The Government Would Save $400 Million If It Just Switched Font Style
Of
the many schemes to make the government more efficient, this is
probably the only one that involves typography. A middle schooler in
Pittsburgh has calculated that by simply switching the typeface used in
government documents from Times New Roman to Garamond, it would save
taxpayers $400 million in ink.
Suvir
Mirchandani was inspired by an earlier project looking at how to save
ink in teacher handouts. He recorded the ink usage of four different
fonts—Garamond, Times New Roman, Century Gothic and Comic Sans—and found
that Garamond's thin strokes would save his school district 24 percent
in ink
Then he decided to apply his results to a bigger scale: the U.S. government. He sampled documents from different government agencies and dug through printing budgets. As CNN reports, this is what he found.
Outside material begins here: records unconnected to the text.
[src/rtl/hazard_ctrl.sv]
// Pipeline interlock and flush sequencer beside ID; drives stall/bubble/flush.
// Build option: HAZARD_FWD_EN reduces the interlock to a one-cycle load-use bubble.
module hazard_ctrl
  import hazard_ctrl_pkg::*;
#(
  parameter int unsigned NUM_REGS     = 32,
  parameter int unsigned PIPE_DEPTH   = HzPipeDepth,
  parameter int unsigned FLUSH_CYCLES = HzFlushCycles
) (
  input  logic                clk_i_Hazard,
  input  logic                rst_i_Hazard,
  input  logic                id_valid_i,
  input  reg_addr_t           id_rs1_i,
  input  reg_addr_t           id_rs2_i,
  input  logic                id_rs1_used_i,
  input  logic                id_rs2_used_i,
  input  reg_addr_t           id_rd_i,
  input  logic                id_regWrite_i,
  input  logic                id_memRead_i,
  input  logic                redirect_i,
  output logic                stall_o,
  output logic                bubble_o,
  output logic                flush_o,
  output logic                issue_o,
  output logic [NUM_REGS-1:0] busy_o
);

  localparam int unsigned FlushW = $clog2(FLUSH_CYCLES + 1);

  hz_state_e           state_q, state_d;
  logic [FlushW-1:0]   fcnt_q, fcnt_d;
  logic                rs1_block, rs2_block, hazard, in_reset, load_en;
  logic [NUM_REGS-1:0] busy_raw;

  assign in_reset = (rst_i_Hazard == RstEnable);
  assign load_en  = issue_o && (id_regWrite_i == WrtEnable) && (id_rd_i != '0);

  hazard_scoreboard #(
    .NUM_REGS   (NUM_REGS),
    .PIPE_DEPTH (PIPE_DEPTH)
  ) u_scoreboard (
    .clk_i_Hazard (clk_i_Hazard),
    .rst_i_Hazard (rst_i_Hazard),
    .load_en_i    (load_en),
    .load_addr_i  (id_rd_i),
`ifdef HAZARD_FWD_EN
    .load_late_i  (id_memRead_i),
`endif
    .rs1_i        (id_rs1_i),
    .rs2_i        (id_rs2_i),
    .rs1_block_o  (rs1_block),
    .rs2_block_o  (rs2_block),
    .busy_o       (busy_raw)
  );

`ifndef HAZARD_FWD_EN
  logic unused_mem_read;
  assign unused_mem_read = id_memRead_i;
`endif

  assign hazard = id_valid_i && (src_hazard(id_rs1_used_i, id_rs1_i, rs1_block) ||
                                 src_hazard(id_rs2_used_i, id_rs2_i, rs2_block));

  always_comb begin
    state_d = state_q;
    fcnt_d  = fcnt_q;
    if (redirect_i) begin
      state_d = HzFlush;
      fcnt_d  = FlushW'(FLUSH_CYCLES);
    end else begin
      case (state_q)
        HzRun:   if (hazard) state_d = HzStall;
        HzStall: if (!hazard) state_d = HzRun;
        HzFlush: begin
          if (fcnt_q <= FlushW'(1)) begin
            state_d = HzRun;
            fcnt_d  = '0;
          end else begin
            fcnt_d = fcnt_q - FlushW'(1);
          end
        end
        default: state_d = HzRun;
      endcase
    end
  end

  always_ff @(posedge clk_i_Hazard) begin
    if (in_reset) begin
      state_q <= HzRun;
      fcnt_q  <= '0;
    end else begin
      state_q <= state_d;
      fcnt_q  <= fcnt_d;
    end
  end

  // Priority: reset, then redirect/flush, then operand hazard.
  always_comb begin
    stall_o  = 1'b0;
    bubble_o = !id_valid_i;
    flush_o  = 1'b0;
    issue_o  = id_valid_i;
    if (in_reset) begin
      bubble_o = 1'b1;
      flush_o  = 1'b1;
      issue_o  = 1'b0;
    end else if (redirect_i || (state_q == HzFlush)) begin
      bubble_o = 1'b1;
      flush_o  = 1'b1;
      issue_o  = 1'b0;
    end else if (hazard) begin
      stall_o  = 1'b1;
      bubble_o = 1'b1;
      issue_o  = 1'b0;
    end
  end

  assign busy_o = in_reset ? '0 : busy_raw;

endmodule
Using the Government Services Administration's estimated annual cost of ink — $467 million—Suvir concluded that if the federal government used Garamond exclusively it could save nearly 30%—or $136 million per year. An additional $234 million could be saved annually if state governments also jumped on board, he reported.
These
numbers are only estimates, of course, but they show how subtle changes
made many times over add up to big differences. (Also, ink is mad
expensive. By ounce, it costs more than Chanel No. 5 perfume, as
Mirchandani points out.) And our government is still a prodigal producer
of printed goods. Every day, for example, we print 2,000 copies of the Federal Register, which regularly runs to hundreds of pages.
The
government has to be at least somewhat transparent about its printing
practices, but the rest of us—those of us who still print things out,
anyway—could take a cue, too. In 2010, the University of Wisconsin,
Green Bay changed the default typeface of its email system from Arial to Century Gothic to save ink. And of course, there are special ink-saving typeface with tiny holes in the letters.
Prefer to choose your typeface based on aesthetics alone? By all means, go ahead—just don't print anything out.